To make matters worse, 40 states charge tax on these supplies. Some states even call it a “luxury tax,” as though keeping ourselves sanitary and clean is a luxury. Some states even consider it a “sin tax”! You’ve probably been hearing a lot more about this topic now than you used to because women are signing petitions to change this highly unfair tax law. Canada eliminated their tampon tax in 2015, and there are a lot of good reasons we should do the same. We need to talk about—and change—a lot of things related to periods.
The Situation for Lower-Income Women
A middle-class woman is likely to go to the store to pick up tampons and might grumble a bit about the unfairness of shelling out another $10 bucks for something she doesn’t want to buy in the first place. But there’s no question that she’ll always have the money to buy them, and will probably even be able to console herself with a pint of Ben & Jerry’s.
Lower-income women are in a much more vulnerable situation, though. Food stamps don’t cover tampons, so many women have to trade food stamps or scrounge for enough money to get another box of tampons every month. It can cause a serious moment of panic to start bleeding and realize that you’re down to your last two dollars, which is nowhere near enough to pay for a box of supplies.
Homeless women are also in a situation that makes it nearly impossible for them to afford tampons. Food banks rarely have personal hygiene products of any sort, but almost never have feminine products. Think about that next time you gather up a bag of canned goods for your local food drive and throw in a box of tampons. Some woman out there really needs them.
Women in Developing Countries
Think it’s awkward to talk about menstruation in the U.S.? It’s nothing compared to what women in developing countries go through. There’s still so much stigma around the topic of periods that nearly half of all women in Iran think menstruation is a disease. Many countries have strange taboos about preparing food or bathing during your period. And in many parts of Africa, lack of access to sanitary products is the number one reason that young women miss school. Since pads are too expensive, most women rely on ineffective things like leaves, newspapers and rags.
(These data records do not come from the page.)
What follows belongs to an exercise in optimizing a design on an open flow for small area; a production flow would make more cautious choices.
In this exercise RTL edits were held to simulation tests only and were not proved equivalent to the original.
No activity file was given, so power comes from the tool's default toggle rates.

[flow/run.sh]
#!/bin/bash
# synth_recipe.tcl (not shown) runs the flow's synth.tcl, then flattens the netlist and writes it again
# the make line also repeats each setting of config.mk as NAME=value (left out here)
make -C /OpenROAD-flow-scripts/flow DESIGN_CONFIG=/design/flow/config.mk WORK_HOME=/design/flow/orfs CLKGATE_MAP_FILE= SYNTH_SCRIPT=/design/flow/synth_recipe.tcl finish
[flow/config.mk]
export PLATFORM = sky130hd
export DESIGN_NAME = weird64
export DESIGN_NICKNAME = weird64
export VERILOG_FILES = /design/flow/design.v
export SDC_FILE = /design/flow/constraint.sdc
export NUM_CORES = 4
export LEC_CHECK = 0
export CAP_MARGIN = 20
export CORE_MARGIN = 2
export CORE_UTILIZATION = 40
export SLEW_MARGIN = 20
[flow/constraint.sdc]
create_clock -name core_clock -period 15.0 [get_ports {clk}]
set_input_delay 3.0000 -clock core_clock [delete_from_list [all_inputs] [get_ports {clk}]]
set_output_delay 3.0000 -clock core_clock [all_outputs]
set_load 0.01 [all_outputs]
[flow/design.v]
module weird64 (
    input  wire        clk,
    input  wire        rst,
    input  wire        bus_valid,
    input  wire        bus_write,
    input  wire [7:0]  bus_addr,
    input  wire [2:0]  bus_size,
    input  wire [31:0] bus_wdata,
    output reg  [31:0] bus_rdata,
    output wire        bus_err,
    output wire        irq
);
    localparam [1:0] C_ILL = 2'd0, C_ENC = 2'd1, C_DEC = 2'd2, C_CFG = 2'd3;
    reg         busy, done, drop, done_ie;
    reg  [2:0]  ei_code;
    reg  [4:0]  ei_pos;
    reg  [7:0]  ei_byte;
    reg  [31:0] val_lo, val_hi, res_lo, res_hi, in_len, salt_len;
    reg  [3:0]  out_len;
    reg  [127:0] in_text;        
    reg  [127:0] salt;
    reg  [255:0] perm;
    reg  [64:0] out_sym;         
    reg  [159:0] ap;             
    reg  [64:0]  as_;            
    reg  [3:0]   as_len;         
    reg  [1:0]  cmd;
    reg         ph;
    reg  [4:0]  cnt;
    reg  [3:0]  kidx;
    reg  [64:0] work;
    integer i;
    wire errf = ~busy & (ei_code != 3'd0);
    wire bad_access = (bus_size != 3'd4) || (bus_addr[1:0] != 2'b00);
    assign bus_err  = bus_valid & bad_access;
    wire wr = bus_valid & bus_write & ~bad_access;
    assign irq = done & done_ie;
    function [7:0] asc;
        input [4:0] x;
        begin
            if (x < 5'd10)      asc = 8'h30 + {3'd0, x};
            else if (x < 5'd18) asc = 8'h41 + {3'd0, x - 5'd10};
            else if (x < 5'd20) asc = 8'h4A + {3'd0, x - 5'd18};
            else if (x < 5'd22) asc = 8'h4D + {3'd0, x - 5'd20};
            else if (x < 5'd27) asc = 8'h50 + {3'd0, x - 5'd22};
            else                asc = 8'h56 + {3'd0, x - 5'd27};
        end
    endfunction
    reg [31:0] ot_word;
    integer m;
    always @(*) begin
        ot_word = 32'h0;
        for (m = 0; m < 4; m = m + 1) begin : ot_b
            reg [3:0] si;
            reg [4:0] sx;
            si = {bus_addr[3:2], m[1:0]};
            sx = out_sym[64 - 5*si -: 5];
            if (si < out_len) ot_word[8*m +: 8] = asc(sx);
        end
    end
    always @(*) begin
        bus_rdata = 32'h0;
        if (!bad_access) begin
            case (bus_addr[7:2])
                6'h00: bus_rdata = 32'h5745_0007;
                6'h02: bus_rdata = {28'h0, drop, errf, done, busy};
                6'h03: bus_rdata = {31'h0, done_ie};
                6'h04: bus_rdata = {8'h0, ei_byte, 3'h0, ei_pos, 5'h0, ei_code};
                6'h05: bus_rdata = val_lo;
                6'h06: bus_rdata = val_hi;
                6'h07: bus_rdata = res_lo;
                6'h08: bus_rdata = res_hi;
                6'h09: bus_rdata = in_len;
                6'h0A: bus_rdata = {28'h0, out_len};
                6'h0B: bus_rdata = salt_len;
                6'h0C, 6'h0D, 6'h0E, 6'h0F: bus_rdata = in_text[32*bus_addr[3:2] +: 32];
                6'h10, 6'h11, 6'h12, 6'h13: bus_rdata = ot_word;
                6'h14, 6'h15, 6'h16, 6'h17: bus_rdata = salt[32*bus_addr[3:2] +: 32];
                6'h18, 6'h19, 6'h1A, 6'h1B,
                6'h1C, 6'h1D, 6'h1E, 6'h1F: bus_rdata = perm[32*bus_addr[4:2] +: 32];
                default: bus_rdata = 32'h0;
            endcase
        end
    end
    wire is_data_reg = (bus_addr == 8'h14) || (bus_addr == 8'h18) ||
                       (bus_addr == 8'h24) || (bus_addr == 8'h2C) ||
                       (bus_addr[7:4] == 4'h3) || (bus_addr[7:4] == 4'h5) ||
                       (bus_addr[7:5] == 3'b011);
    wire wr_ctrl   = wr && (bus_addr == 8'h04);
    wire wr_data   = wr && is_data_reg;
    wire wr_stage  = wr_data && !busy;
    wire accept    = wr_ctrl && !busy && (bus_wdata != 32'h0);
    wire [4:0] key = as_[5*kidx +: 5];
    wire [3:0] kidx_next = (kidx + 4'd1 == as_len) ? 4'd0 : kidx + 4'd1;
    wire [4:0] pidx = ph ? ~cnt : cnt;
    wire [7:0] eb = (cmd == C_CFG) ? perm[8*pidx +: 8] : in_text[8*cnt[3:0] +: 8];
    wire [7:0] ub = (eb >= 8'h61 && eb <= 8'h7A) ? eb - 8'h20 : eb;
    reg        b_canon, b_alike, b_check;
    reg  [4:0] b_k;
    always @(*) begin
        b_canon = 1'b1; b_alike = 1'b0; b_check = 1'b0;
        b_k = 5'd0;
        if (ub >= 8'h30 && ub <= 8'h39)      b_k = ub[4:0] - 5'h10;          
        else if (ub >= 8'h41 && ub <= 8'h48) b_k = ub[4:0] - 5'h01 + 5'd10;  
        else if (ub == 8'h4A || ub == 8'h4B) b_k = ub[4:0] - 5'h0A + 5'd18;  
        else if (ub == 8'h4D || ub == 8'h4E) b_k = ub[4:0] - 5'h0D + 5'd20;  
        else if (ub >= 8'h50 && ub <= 8'h54) b_k = ub[4:0] - 5'h10 + 5'd22;  
        else if (ub >= 8'h56 && ub <= 8'h5A) b_k = ub[4:0] - 5'h16 + 5'd27;  
        else begin
            b_canon = 1'b0;
            if (ub == 8'h4F) begin b_alike = 1'b1; b_k = 5'd0; end
            else if (ub == 8'h49 || ub == 8'h4C) begin b_alike = 1'b1; b_k = 5'd1; end
            else if (eb == 8'h24 || eb == 8'h2A || eb == 8'h3D ||
                     eb == 8'h55 || eb == 8'h75 || eb == 8'h7E) b_check = 1'b1;
        end
    end
    reg [4:0] inv;
    integer c;
    always @(*) begin
        inv = 5'd0;
        for (c = 0; c < 32; c = c + 1)
            if (ap[5*c +: 5] == b_k) inv = inv | c[4:0];
    end
    wire seen = work[b_k];
    wire [63:0] v = {val_hi, val_lo};
    wire [64:0] vx = {1'b0, v};
    wire [4:0]  dig = vx[5*cnt[3:0] +: 5];
    wire [4:0]  e_sym = ap[5*(dig ^ key) +: 5];
    wire [4:0]  w_in = (cmd == C_ENC) ? e_sym : (inv ^ key);
    wire [64:0] w_sh = {work[59:0], w_in};
    reg        cmpl, c_fail;
    reg [2:0]  c_code;
    reg [4:0]  c_pos;
    reg [7:0]  c_byte;
    reg        do_shift, do_seen, do_load;
    always @(*) begin
        cmpl = 1'b0; c_fail = 1'b0;
        c_code = 3'd0; c_pos = 5'd0; c_byte = 8'h0;
        do_shift = 1'b0; do_seen = 1'b0; do_load = 1'b0;
        if (busy) begin
            case (cmd)
                C_ILL: begin
                    cmpl = 1'b1; c_fail = 1'b1; c_code = 3'd7;
                end
                C_ENC: begin
                    if (ph) begin
                        do_shift = 1'b1;
                        if (work[60]) cmpl = 1'b1;
                    end
                end
                C_DEC: begin
                    if (in_len == 32'h0) begin
                        cmpl = 1'b1; c_fail = 1'b1; c_code = 3'd1;
                    end else if (in_len[31:4] != 28'h0 || in_len[3:0] > 4'd13) begin
                        cmpl = 1'b1; c_fail = 1'b1; c_code = 3'd2;
                    end else if (b_check) begin
                        cmpl = 1'b1; c_fail = 1'b1; c_code = 3'd4;
                        c_pos = cnt; c_byte = eb;
                    end else if (!b_canon && !b_alike) begin
                        cmpl = 1'b1; c_fail = 1'b1; c_code = 3'd3;
                        c_pos = cnt; c_byte = eb;
                    end else begin
                        do_shift = 1'b1;
                        if (cnt[3:0] + 4'd1 == in_len[3:0]) cmpl = 1'b1;
                    end
                end
                C_CFG: begin
                    if ((!ph || cnt == 5'd0) && (!b_canon || seen)) begin
                        cmpl = 1'b1; c_fail = 1'b1; c_code = 3'd5;
                        c_pos = pidx; c_byte = eb;
                    end else if (!ph) begin
                        do_seen = 1'b1;
                    end else if (cnt == 5'd0 && salt_len == 32'h0) begin
                        cmpl = 1'b1; c_fail = 1'b1; c_code = 3'd6;
                    end else begin
                        do_load = 1'b1;
                        if (cnt == 5'd31) cmpl = 1'b1;
                    end
                end
            endcase
        end
    end
    wire [31:0] wd0 = rst ? 32'h0 : bus_wdata;
    wire [31:0] wd1 = rst ? 32'h1 : bus_wdata;
    localparam [255:0] PERM_RST = {32'h5A59_5857, 32'h5654_5352, 32'h5150_4E4D, 32'h4B4A_4847,
                                   32'h4645_4443, 32'h4241_3938, 32'h3736_3534, 32'h3332_3130};
    wire a_vlo  = bus_addr == 8'h14;
    wire a_vhi  = bus_addr == 8'h18;
    wire a_ilen = bus_addr == 8'h24;
    wire a_slen = bus_addr == 8'h2C;
    always @(posedge clk) if (rst | (wr_stage & a_vlo))  val_lo   <= wd0;
    always @(posedge clk) if (rst | (wr_stage & a_vhi))  val_hi   <= wd0;
    always @(posedge clk) if (rst | (wr_stage & a_ilen)) in_len   <= wd0;
    always @(posedge clk) if (rst | (wr_stage & a_slen)) salt_len <= wd1;
    genvar g;
    generate
        for (g = 0; g < 4; g = g + 1) begin : g_w4
            always @(posedge clk)
                if (rst | (wr_stage & bus_addr[7:4] == 4'h3 & bus_addr[3:2] == g))
                    in_text[32*g +: 32] <= wd0;
            always @(posedge clk)
                if (rst | (wr_stage & bus_addr[7:4] == 4'h5 & bus_addr[3:2] == g))
                    salt[32*g +: 32] <= wd0;
        end
        for (g = 0; g < 8; g = g + 1) begin : g_w8
            always @(posedge clk)
                if (rst | (wr_stage & bus_addr[7:5] == 3'b011 & bus_addr[4:2] == g))
                    perm[32*g +: 32] <= rst ? PERM_RST[32*g +: 32] : bus_wdata;
        end
    endgenerate
    always @(posedge clk) begin
        if (rst) begin
            busy <= 1'b0; done <= 1'b0; drop <= 1'b0; done_ie <= 1'b0;
        end else begin
            if (wr && bus_addr == 8'h0C) done_ie <= bus_wdata[0];
            if (wr && bus_addr == 8'h08) begin
                if (bus_wdata[1]) done <= 1'b0;
                if (bus_wdata[3]) drop <= 1'b0;
            end
            if ((wr_ctrl || wr_data) && busy) drop <= 1'b1;
            if (accept) begin
                busy <= 1'b1;
                done <= 1'b0;
            end
            if (cmpl) begin
                busy <= 1'b0;
                done <= 1'b1;
            end
        end
    end
    always @(posedge clk)
        if (rst | cmpl) begin
            ei_code <= rst ? 3'h0 : c_code;
            ei_pos  <= rst ? 5'h0 : c_pos;
            ei_byte <= rst ? 8'h0 : c_byte;
        end
    wire res_we = cmpl & (cmd == C_DEC);
    always @(posedge clk)
        if (rst | res_we) begin
            res_lo <= (rst | c_fail) ? 32'h0 : w_sh[31:0];
            res_hi <= (rst | c_fail) ? 32'h0 : w_sh[63:32];
        end
    wire enc_done = cmpl & (cmd == C_ENC);
    always @(posedge clk) if (rst | enc_done) out_len <= rst ? 4'h0 : cnt[3:0] - 4'd3;
    always @(posedge clk) if (enc_done) out_sym <= w_sh;
    reg [159:0] ap_rst;
    always @(*) for (i = 0; i < 32; i = i + 1) ap_rst[5*i +: 5] = i[4:0];
    always @(posedge clk) if (rst | do_load) ap <= rst ? ap_rst : {ap[154:0], b_k};
    wire cfg_done = do_load & cmpl;
    reg [64:0] salt5;
    always @(*) for (i = 0; i < 13; i = i + 1) salt5[5*i +: 5] = salt[8*i +: 5];
    always @(posedge clk)
        if (rst | cfg_done) begin
            as_    <= rst ? 65'h0 : salt5;
            as_len <= rst ? 4'd1 : (salt_len > 32'd13) ? 4'd13 : salt_len[3:0];
        end
    always @(posedge clk) begin
        if (accept) begin
            cmd  <= (bus_wdata[31:2] == 30'h0) ? bus_wdata[1:0] : C_ILL;
            ph   <= 1'b0;
            cnt  <= (bus_wdata == 32'h1) ? 5'd12 : 5'd0;
        end else if (busy) begin
            if (cmd == C_ENC) begin
                if (!ph) begin
                    if (dig != 5'd0 || cnt[3:0] == 4'd0) ph <= 1'b1;
                    else cnt <= cnt - 5'd1;
                end else begin
                    cnt <= cnt - 5'd1;
                end
            end else if (do_seen) begin
                if (cnt == 5'd30) begin ph <= 1'b1; cnt <= 5'd0; end
                else cnt <= cnt + 5'd1;
            end else begin
                cnt <= cnt + 5'd1;
            end
        end
    end
    always @(posedge clk)
        if (accept | do_shift) kidx <= accept ? 4'd0 : kidx_next;
    reg [31:0] seen_set;
    always @(*) for (i = 0; i < 32; i = i + 1) seen_set[i] = (b_k == i[4:0]);
    always @(posedge clk) begin
        if (accept)        work <= {64'h0, bus_wdata == 32'h1};
        else if (do_shift) work <= w_sh;
        else if (do_seen)  work[31:0] <= work[31:0] | seen_set;
    end
endmodule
If we really want to support women right here at home, we’re long past the time of needing to discuss this issue and make some changes. There shouldn’t be any stigma about menstruation when it’s a normal experience for half the population.
Even if making tampons free may be an unrealistic goal, we can make changes to make them easier to get and more affordable. We can start by petitioning to eliminate the “tampon tax” and to be able to buy them with food stamps. We can fight harder to have free tampons available in the bathrooms at our workplaces. We can donate supplies to food pantries to other women who don’t have the money to buy tampons this month. Most of all, we need to remember that as half the population, we have a lot of power to change things for women all around the world. It’s time to get over the stigma.